Gates is a new feature that I want to highlight. Gates allow you to configure automated checks that decide if your deployment can continue. Checks can be things like running a query to make sure there are no open bugs, checking with an external product like ServiceNow or even a Twitter sentiment analysis. You can also set a time delay before your release proceeds to the next environment.

Ring deployments

A time delay is especially important when you introduce another concept to your deployments: rings. Instead of deploying your new feature to all of your data centers/servers/environments in one go, you split your environment in multiple rings and deploy them one by one. This mechanism is actively used by VSTS. VSTS is divided into multiple rings and deployments are released gradually over these rings. The following table details the ring structure of VSTS.

Ring Purpose Customer type Data center
0 Surface most of the customer-impacting bugs introduced by the deployment Internal only, high tolerance for risk and bugs US West Central
1 Surface bugs in areas that we do not dogfood Customers using a breadth of the product, especially areas we do not dogfood (TFVC, hosted build, etc). Should be in a US time zone. A small data center
2 Surface scale-related issues Public accounts. Ideally free accounts, using a diverse set of the features available. A medium to large US data center
3 Surface scale issues common in internal accounts and international related issues Large internal accounts, European accounts Internal data center and a European data center
4 Update the remaining scale units Everyone else All the rest

Ring zero is where the VSTS team lives.
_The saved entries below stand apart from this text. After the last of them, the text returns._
What follows belongs to an exercise in optimizing a design on an open flow for small area, a short achievable clock period and few clock cycles; a production flow would make more cautious choices.
At most, simulation tests tie the RTL to the original design; equivalence was not proved.
No activity file was given, so power comes from the tool's default toggle rates.

## matmul
module matmul
#(
    parameter DIM_BITS = 16,
    parameter MEM_AW = 16,
    parameter MEM_DW = 32,
    parameter PREC = 16)
(
    input [MEM_AW-1:0] aBASE,
    input [DIM_BITS-1:0] aCOLS,
    input [DIM_BITS-1:0] aROWS,
    input [DIM_BITS-1:0] aSTRIDE,
    input [MEM_AW-1:0] bBASE,
    input [DIM_BITS-1:0] bCOLS,
    input [DIM_BITS-1:0] bSTRIDE,
    input [MEM_AW-1:0] cBASE,
    input [DIM_BITS-1:0] cSTRIDE,
    input clk,
    input go,
    input [MEM_DW-1:0] mem_rdata,
    input rst_n,
    output reg [MEM_AW-1:0] mem_addr,
    output reg mem_req,
    output [MEM_DW-1:0] mem_wdata,
    output reg mem_write,
    output reg ret
);
Size: about 230 I/O pins.
==> flow/config.mk <==
export PLATFORM = sky130hd
export DESIGN_NAME = matmul
export DESIGN_NICKNAME = matmul
export VERILOG_FILES = /design/flow/design.v
export SDC_FILE = /design/flow/constraint.sdc
export NUM_CORES = 4
export LEC_CHECK = 0
export ABC_CLOCK_PERIOD_IN_PS = 4000
export CAP_MARGIN = 20
export CORE_MARGIN = 2
export CORE_UTILIZATION = 40
export CTS_CLUSTER_DIAMETER = 60
export CTS_CLUSTER_SIZE = 25
export PLACE_DENSITY = 0.6
export SLEW_MARGIN = 20
==> flow/constraint.sdc <==
create_clock -name core_clock -period 10.0 [get_ports {clk}]
set_input_delay 2.0000 -clock core_clock [delete_from_list [all_inputs] [get_ports {clk}]]
set_output_delay 2.0000 -clock core_clock [all_outputs]
set_load 0.01 [all_outputs]
standard.sh (not shown) runs the stock make flow with config.mk's settings and CLKGATE_MAP_FILE= SYNTH_SCRIPT=/design/flow/synth_recipe.tcl, a recipe that flattens the netlist after the stock synthesis.
==> flow/flow/run.sh <==
#!/bin/bash
# The standard layout, with two changes to how it is made (the SDC and its
# 10 ns clock are unchanged): port buffers use the small buf_1 cell instead of
# the default delay buffer, and repair_timing aims for a larger setup margin.
set -euo pipefail
bash standard.sh 'BUFFER_PORTS_ARGS=-buffer_cell sky130_fd_sc_hd__buf_1' SETUP_SLACK_MARGIN=6.8 finish > standard_make.log 2>&1
Testbench counts at the start, summed over its fixed seeds: cycles 52,372.
Change:
--- a/flow/config.mk
+++ b/flow/config.mk
@@ -7,3 +7,3 @@
 export LEC_CHECK = 0
-export ABC_CLOCK_PERIOD_IN_PS = 4000
+export ABC_CLOCK_PERIOD_IN_PS = 3000
 export CAP_MARGIN = 20
@@ -11,4 +11,4 @@
 export CORE_UTILIZATION = 40
-export CTS_CLUSTER_DIAMETER = 60
-export CTS_CLUSTER_SIZE = 25
+export CTS_CLUSTER_DIAMETER = 70
+export CTS_CLUSTER_SIZE = 35
 export PLACE_DENSITY = 0.6
After rerunning:
- The new run finished with timing, DRC and antenna clean
- clock skew hardly moves
- global-route usage is about the same
- core utilization drops by 0.11 points
- via count goes down by about 0.4%
- die area stays the same


Another version of the RTL of matmul (not shown whole).
Size in the first run: ~3100 cells after synthesis, ~31000 um^2 of cells after synthesis.
export LEC_CHECK = 0
export ABC_CLOCK_PERIOD_IN_PS = 3000
export CAP_MARGIN = 20
export CORE_MARGIN = 2
export CORE_UTILIZATION = 40
export PLACE_DENSITY = 0.6
export SETUP_SLACK_MARGIN = 5
export SLEW_MARGIN = 20
create_clock -name core_clock -period 10.0 [get_ports {clk}]
run.sh (not shown) runs the stock make flow with config.mk's settings and CLKGATE_MAP_FILE= SYNTH_SCRIPT=/design/flow/synth_recipe.tcl, a recipe that flattens the netlist after the stock synthesis.
Stock flow here: none of the scripts above is used.
Rerun with:
==> flow/flow/run.sh (new file) <==
#!/bin/bash
# The standard layout, with two changes to how it is made (the SDC and its
# 10 ns clock are unchanged): port buffers use the small buf_1 cell instead of
# the default delay buffer, and repair_timing aims for a larger setup margin.
set -euo pipefail
bash standard.sh 'BUFFER_PORTS_ARGS=-buffer_cell sky130_fd_sc_hd__buf_1' SETUP_SLACK_MARGIN=6 finish > standard_make.log 2>&1
==> flow/standard.sh (new file) <==
#!/bin/bash
# synth_recipe.tcl (not shown) runs the flow's synth.tcl, then flattens the netlist and writes it again
# the make line also repeats each setting of config.mk as NAME=value (left out here)
make -C /OpenROAD-flow-scripts/flow DESIGN_CONFIG=/design/flow/config.mk WORK_HOME=/design/flow/orfs CLKGATE_MAP_FILE= SYNTH_SCRIPT=/design/flow/synth_recipe.tcl "${@:-finish}"
SETUP_SLACK_MARGIN = not set   (was 5)
removed: flow/run.sh
Clock-buffer cell count drops by 21.
Design area drops by a few percent.
Worst setup slack is better by 0.58 ns.
Utilization goes down by 1.6 points.
Routed wire length came out lower slightly.
Via count fell slightly.
Power barely changes.
Die area does not change.
Clock power rises by a few percent.
Sequential share of layout area went up by 1.3 points.
Critical path depth goes down by 4.
Rerun with:
--- a/flow/flow/run.sh
+++ b/flow/flow/run.sh
@@ -5,2 +5,2 @@
 set -euo pipefail
-bash standard.sh 'BUFFER_PORTS_ARGS=-buffer_cell sky130_fd_sc_hd__buf_1' SETUP_SLACK_MARGIN=6 finish > standard_make.log 2>&1
+bash standard.sh 'BUFFER_PORTS_ARGS=-buffer_cell sky130_fd_sc_hd__buf_1' SETUP_SLACK_MARGIN=5 finish > standard_make.log 2>&1
Outcome: The new run passed the timing, design-rule and antenna checks. Sequential power is about the same. Total power fell slightly. Global-route usage is unchanged. Register-to-register slack degrades by 0.50 ns. First-iteration DRC count rose by a few percent.
Function was not checked in any run of this note: the RTL went through the layout flow alone.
This ring also hosts the account for the Microsoft ALM Rangers and for Microsoft ALM MVPs. This ring sees the most updates and acts as a canary instance. After each ring there is a bake time of at least 24 hours before the deployment proceeds to the next ring. This allows the team to catch bugs before they affect a lot of customers.

The following figure shows the VSTS ring structure in Release Management.
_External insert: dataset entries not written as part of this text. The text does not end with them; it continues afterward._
From an optimization exercise on the open Yosys and OpenROAD flow, aimed at small area; shortcuts taken in it are not production practice.
At most, simulation tests tie the RTL to the original design; equivalence was not proved.
Function not checked in runs 2 and 3: the RTL went through the layout flow alone.
Power and IR drop assume default switching activity.

==> flow/design.v <==
module top_module (
    input  wire         clk,
    input  wire         rst,
    input  wire         white_turn,
    input  wire [7:0]   col_in,
    output reg  [2:0]   row_addr,
    output reg          row_addr_en,
    output wire [255:0] piece_values,
    output reg          move_executed,
    output reg          invalid_move,
    output reg  [2:0]   start_row,
    output reg  [2:0]   start_col,
    output reg  [2:0]   end_row,
    output reg  [2:0]   end_col,
    output reg  [3:0]   lifted_piece
);
    reg  [3:0] div;       
    reg        running;   
    reg  [7:0] col_d;     
    wire [63:0] sn;       
    wire row_step = (div == 4'd1) & running;
    always @(posedge clk or posedge rst) begin
        if (rst) begin
            div         <= 4'd0;
            running     <= 1'b0;
            row_addr    <= 3'd0;
            row_addr_en <= 1'b1;
        end else begin
            div         <= div + 4'd1;
            running     <= running | (div == 4'd15);
            row_addr_en <= 1'b0;
            if (row_step)
                row_addr <= row_addr + 3'd1;
        end
    end
    always @(posedge clk)
        col_d <= col_in;
    genvar gr, gc;
    generate
        for (gr = 0; gr < 8; gr = gr + 1) begin : srow
            for (gc = 0; gc < 8; gc = gc + 1) begin : scol
                reg q;
                assign sn[gr*8+gc] = q;
                if (gr == 7 && gc == 0) begin : rbit
                    always @(posedge clk or posedge rst)
                        if (rst)
                            q <= 1'b1;
                        else if (row_step && row_addr == gr)
                            q <= col_d[gc];
                end else begin : nbit
                    always @(posedge clk)
                        if (row_step && row_addr == gr)
                            q <= col_d[gc];
                end
            end
        end
    endgenerate
    wire match = (sn == 64'h0000_FFFF_FFFF_0000);
    localparam [2:0] S_IDLE_C = 3'd0;   
    localparam [2:0] S_IDLE_M = 3'd1;   
    localparam [2:0] S_DL     = 3'd2;
    localparam [2:0] S_DLS    = 3'd3;
    localparam [2:0] S_WP     = 3'd4;
    localparam [2:0] S_WPS    = 3'd5;
    localparam [2:0] S_VAL    = 3'd6;
    localparam [2:0] S_IW     = 3'd7;
    reg        proc;        
    reg  [2:0] st;
    reg  [5:0] idx;         
    reg        cap_valid;
    reg  [5:0] cap_idx;
    wire [255:0] board;
    assign piece_values = board;
    wire [3:0] bsel  = board[idx*4 +: 4];
    wire       occ_x = bsel[0] | bsel[1] | bsel[2];    
    wire       sens_x = ~sn[idx];
    wire [5:0] sidx  = {start_row, start_col};
    wire       at_start = (idx == sidx);
    wire [2:0] sr = start_row, sc = start_col;
    wire [2:0] er = idx[5:3],  ec = idx[2:0];
    wire [2:0] adr = (sr > er) ? (sr - er) : (er - sr);
    wire [2:0] adc = (sc > ec) ? (sc - ec) : (ec - sc);
    wire hz = (sr == er);
    wire vt = (sc == ec);
    wire dg = (adr == adc);
    wire up_r = (er > sr);
    wire up_c = (ec > sc);
    wire same_sign = (up_r == up_c);
    wire [3:0] d1 = {1'b0, sr} - {1'b0, sc} + 4'd7;   
    wire [3:0] d2 = {1'b0, sr} + {1'b0, sc};          
    wire [7:0] rbt, cbt, rh, cv;
    wire [14:0] p1, p2;
    genvar gk;
    generate
        for (gk = 0; gk < 8; gk = gk + 1) begin : rc
            assign rbt[gk] = (gk > sr && gk < er) || (gk > er && gk < sr);
            assign cbt[gk] = (gk > sc && gk < ec) || (gk > ec && gk < sc);
            assign rh[gk]  = hz && (sr == gk);
            assign cv[gk]  = vt && (sc == gk);
        end
        for (gk = 0; gk < 15; gk = gk + 1) begin : dl
            assign p1[gk] = !vt && same_sign  && (d1 == gk);
            assign p2[gk] = !vt && !same_sign && (d2 == gk);
        end
    endgenerate
    wire [63:0] blk;
    generate
        for (gr = 0; gr < 8; gr = gr + 1) begin : brow
            for (gc = 0; gc < 8; gc = gc + 1) begin : bcol
                wire occ = board[(gr*8+gc)*4] | board[(gr*8+gc)*4+1] | board[(gr*8+gc)*4+2];
                assign blk[gr*8+gc] = occ &
                    ((rbt[gr] & (cv[gc] | p1[gr-gc+7] | p2[gr+gc])) | (rh[gr] & cbt[gc]));
            end
        end
    endgenerate
    wire clear = ~|blk;
    wire dest_ok = !occ_x || (bsel[3] == white_turn);
    wire knight  = (adr == 3'd2 && adc == 3'd1) || (adr == 3'd1 && adc == 3'd2);
    wire king    = (adr <= 3'd1) && (adc <= 3'd1);
    wire rook    = (hz || vt) && clear;
    wire bishop  = dg && clear;
    wire w_fwd1  = ({1'b0, er} + 4'd1) == {1'b0, sr};
    wire b_fwd1  = ({1'b0, sr} + 4'd1) == {1'b0, er};
    wire pawn_w  = white_turn && lifted_piece == 4'h1 &&
                   ((w_fwd1 && vt && !occ_x) ||
                    (sr == 3'd6 && er == 3'd4 && vt && !occ_x && clear) ||
                    (w_fwd1 && adc == 3'd1 && occ_x && bsel[3]));
    wire pawn_b  = !white_turn && lifted_piece == 4'hF &&
                   ((b_fwd1 && vt && !occ_x) ||
                    (sr == 3'd1 && er == 3'd3 && vt && !occ_x && clear) ||
                    (b_fwd1 && adc == 3'd1 && occ_x && !bsel[3]));
    reg rule_ok;
    always @* begin
        case (lifted_piece)
            4'h1, 4'hF: rule_ok = pawn_w | pawn_b;
            4'h4, 4'hC: rule_ok = rook;
            4'h5, 4'hB: rule_ok = knight;
            4'h6, 4'hA: rule_ok = bishop;
            4'h3, 4'hD: rule_ok = rook | bishop;
            4'h2, 4'hE: rule_ok = king;
            default:    rule_ok = 1'b0;
        endcase
    end
    wire valid = dest_ok & rule_ok;
    wire lift     = occ_x & ~sens_x;
    wire own      = white_turn ? ~bsel[3] : bsel[3];
    wire place    = ~at_start & ((~occ_x & sens_x) |
                                 (cap_valid & (idx == cap_idx) & occ_x & sens_x));
    wire returned = at_start & sens_x;
    always @(posedge clk or posedge rst) begin
        if (rst) begin
            st <= S_IDLE_C;
        end else begin
            case (st)
                S_IDLE_C, S_IDLE_M: st <= S_DL;
                S_DL:  st <= S_DLS;
                S_DLS: if (lift) st <= own ? S_WP : S_IW;
                S_WP:  st <= S_WPS;
                S_WPS: if (returned) st <= S_WP; else if (place) st <= S_VAL;
                S_VAL: st <= valid ? S_IDLE_M : S_IW;
                S_IW:  if (sens_x) st <= S_IDLE_C;
            endcase
        end
    end
    always @(posedge clk) begin
        case (st)
            S_DL, S_WP: idx <= 6'd0;
            S_DLS: if (!lift) idx <= idx + 6'd1;
            S_WPS: if (!returned && !place) idx <= idx + 6'd1;
            S_VAL: if (!valid) idx <= sidx;
            default: ;
        endcase
        if (st == S_DLS && lift && own)
            cap_valid <= 1'b0;
        else if (st == S_WPS && !at_start && occ_x && !sens_x) begin
            cap_valid <= 1'b1;
            cap_idx   <= idx;
        end
    end
    always @(posedge clk or posedge rst) begin
        if (rst) begin
            proc          <= 1'b0;
            move_executed <= 1'b0;
            invalid_move  <= 1'b0;
            start_row     <= 3'd0;
            start_col     <= 3'd0;
            end_row       <= 3'd0;
            end_col       <= 3'd0;
            lifted_piece  <= 4'd0;
        end else begin
            proc          <= proc | match;
            move_executed <= proc & (st == S_IDLE_M);
            invalid_move  <= (~proc & ~match) | (st == S_IW);
            if (st == S_WP) begin
                start_row <= idx[5:3];
                start_col <= idx[2:0];
            end
            if (st == S_VAL) begin
                end_row <= idx[5:3];
                end_col <= idx[2:0];
            end
            if (st == S_IDLE_C)
                lifted_piece <= 4'd0;
            else if (st == S_WP || st == S_IW)
                lifted_piece <= bsel;
        end
    end
    localparam [255:0] INIT = {
        32'h45623654, 32'h11111111, 32'h00000000, 32'h00000000,
        32'h00000000, 32'h00000000, 32'hFFFFFFFF, 32'hCBAEDABC };
    wire load = ~proc & match;
    wire upd  = proc & (st == S_IDLE_M);
    wire [5:0] eidx = {end_row, end_col};
    generate
        for (gk = 0; gk < 64; gk = gk + 1) begin : sq
            reg [3:0] q;
            assign board[gk*4 +: 4] = q;
            always @(posedge clk or posedge rst) begin
                if (rst)
                    q <= 4'd0;
                else if (load)
                    q <= INIT[gk*4 +: 4];
                else if (upd && eidx == gk)
                    q <= lifted_piece;
                else if (upd && sidx == gk)
                    q <= 4'd0;
            end
        end
    endgenerate
endmodule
Figure 4 VSTS deploys across a set of rings to make deployments as safe as possible

Figure 4 VSTS deploys across a set of rings to make deployments as safe as possible

Monitor

Your work isn’t done after the deployment finishes. To be able to function in a cloud and continuous delivery world you need to monitor your application in production. By integrating monitoring into Release Management you can even implement automated rollback when monitoring shows there is a problem. Application Insights is a great way to get started with monitoring your application.

There are a lot of things you can monitor for. The following table lists some of the performance counters that the VSTS team monitors to decide if a deployment can proceed or has to be rolled back. If the threshold is passed, an alert is issued, a snapshot of the environment state is taken and a rollback is executed.

Counter Threshold
ASP.NET v4.0.30319\Requests Queued 25
Logical Dis% Free Space 10
Memory\Available Mbytes 256
Processor(_Total)% Processor Time 95%
TFS Services:Service Bus(_Total)\Client Notifications Average Send Time 10s
TFS Services\Average SQL Connect Time 3s
TFS Services\Active Application Service Hosts 4000

Takeaways

Deciding where to start when moving to continuous delivery can be daunting. Try to use the following principles as your getting started point and evolve as you go. To summarize:

  • Deploy often. If it hurts, do it more.
  • Stay green throughout the sprint.
  • Use consistent deployment tooling in dev, test and prod.
  • Use Release Management to automate and orchestrate your deployment and enable the engineering team to do deployments.
  • Break up your deployment in rings.
  • Monitor your production environment and know when to rollback.

I know this is easier said then done. But the benefits of continuous delivery will make your engineers happy and your product better and is absolutely worth the investment. VSTS is the best tool to help you implement a complete delivery pipeline. So what’s stopping you?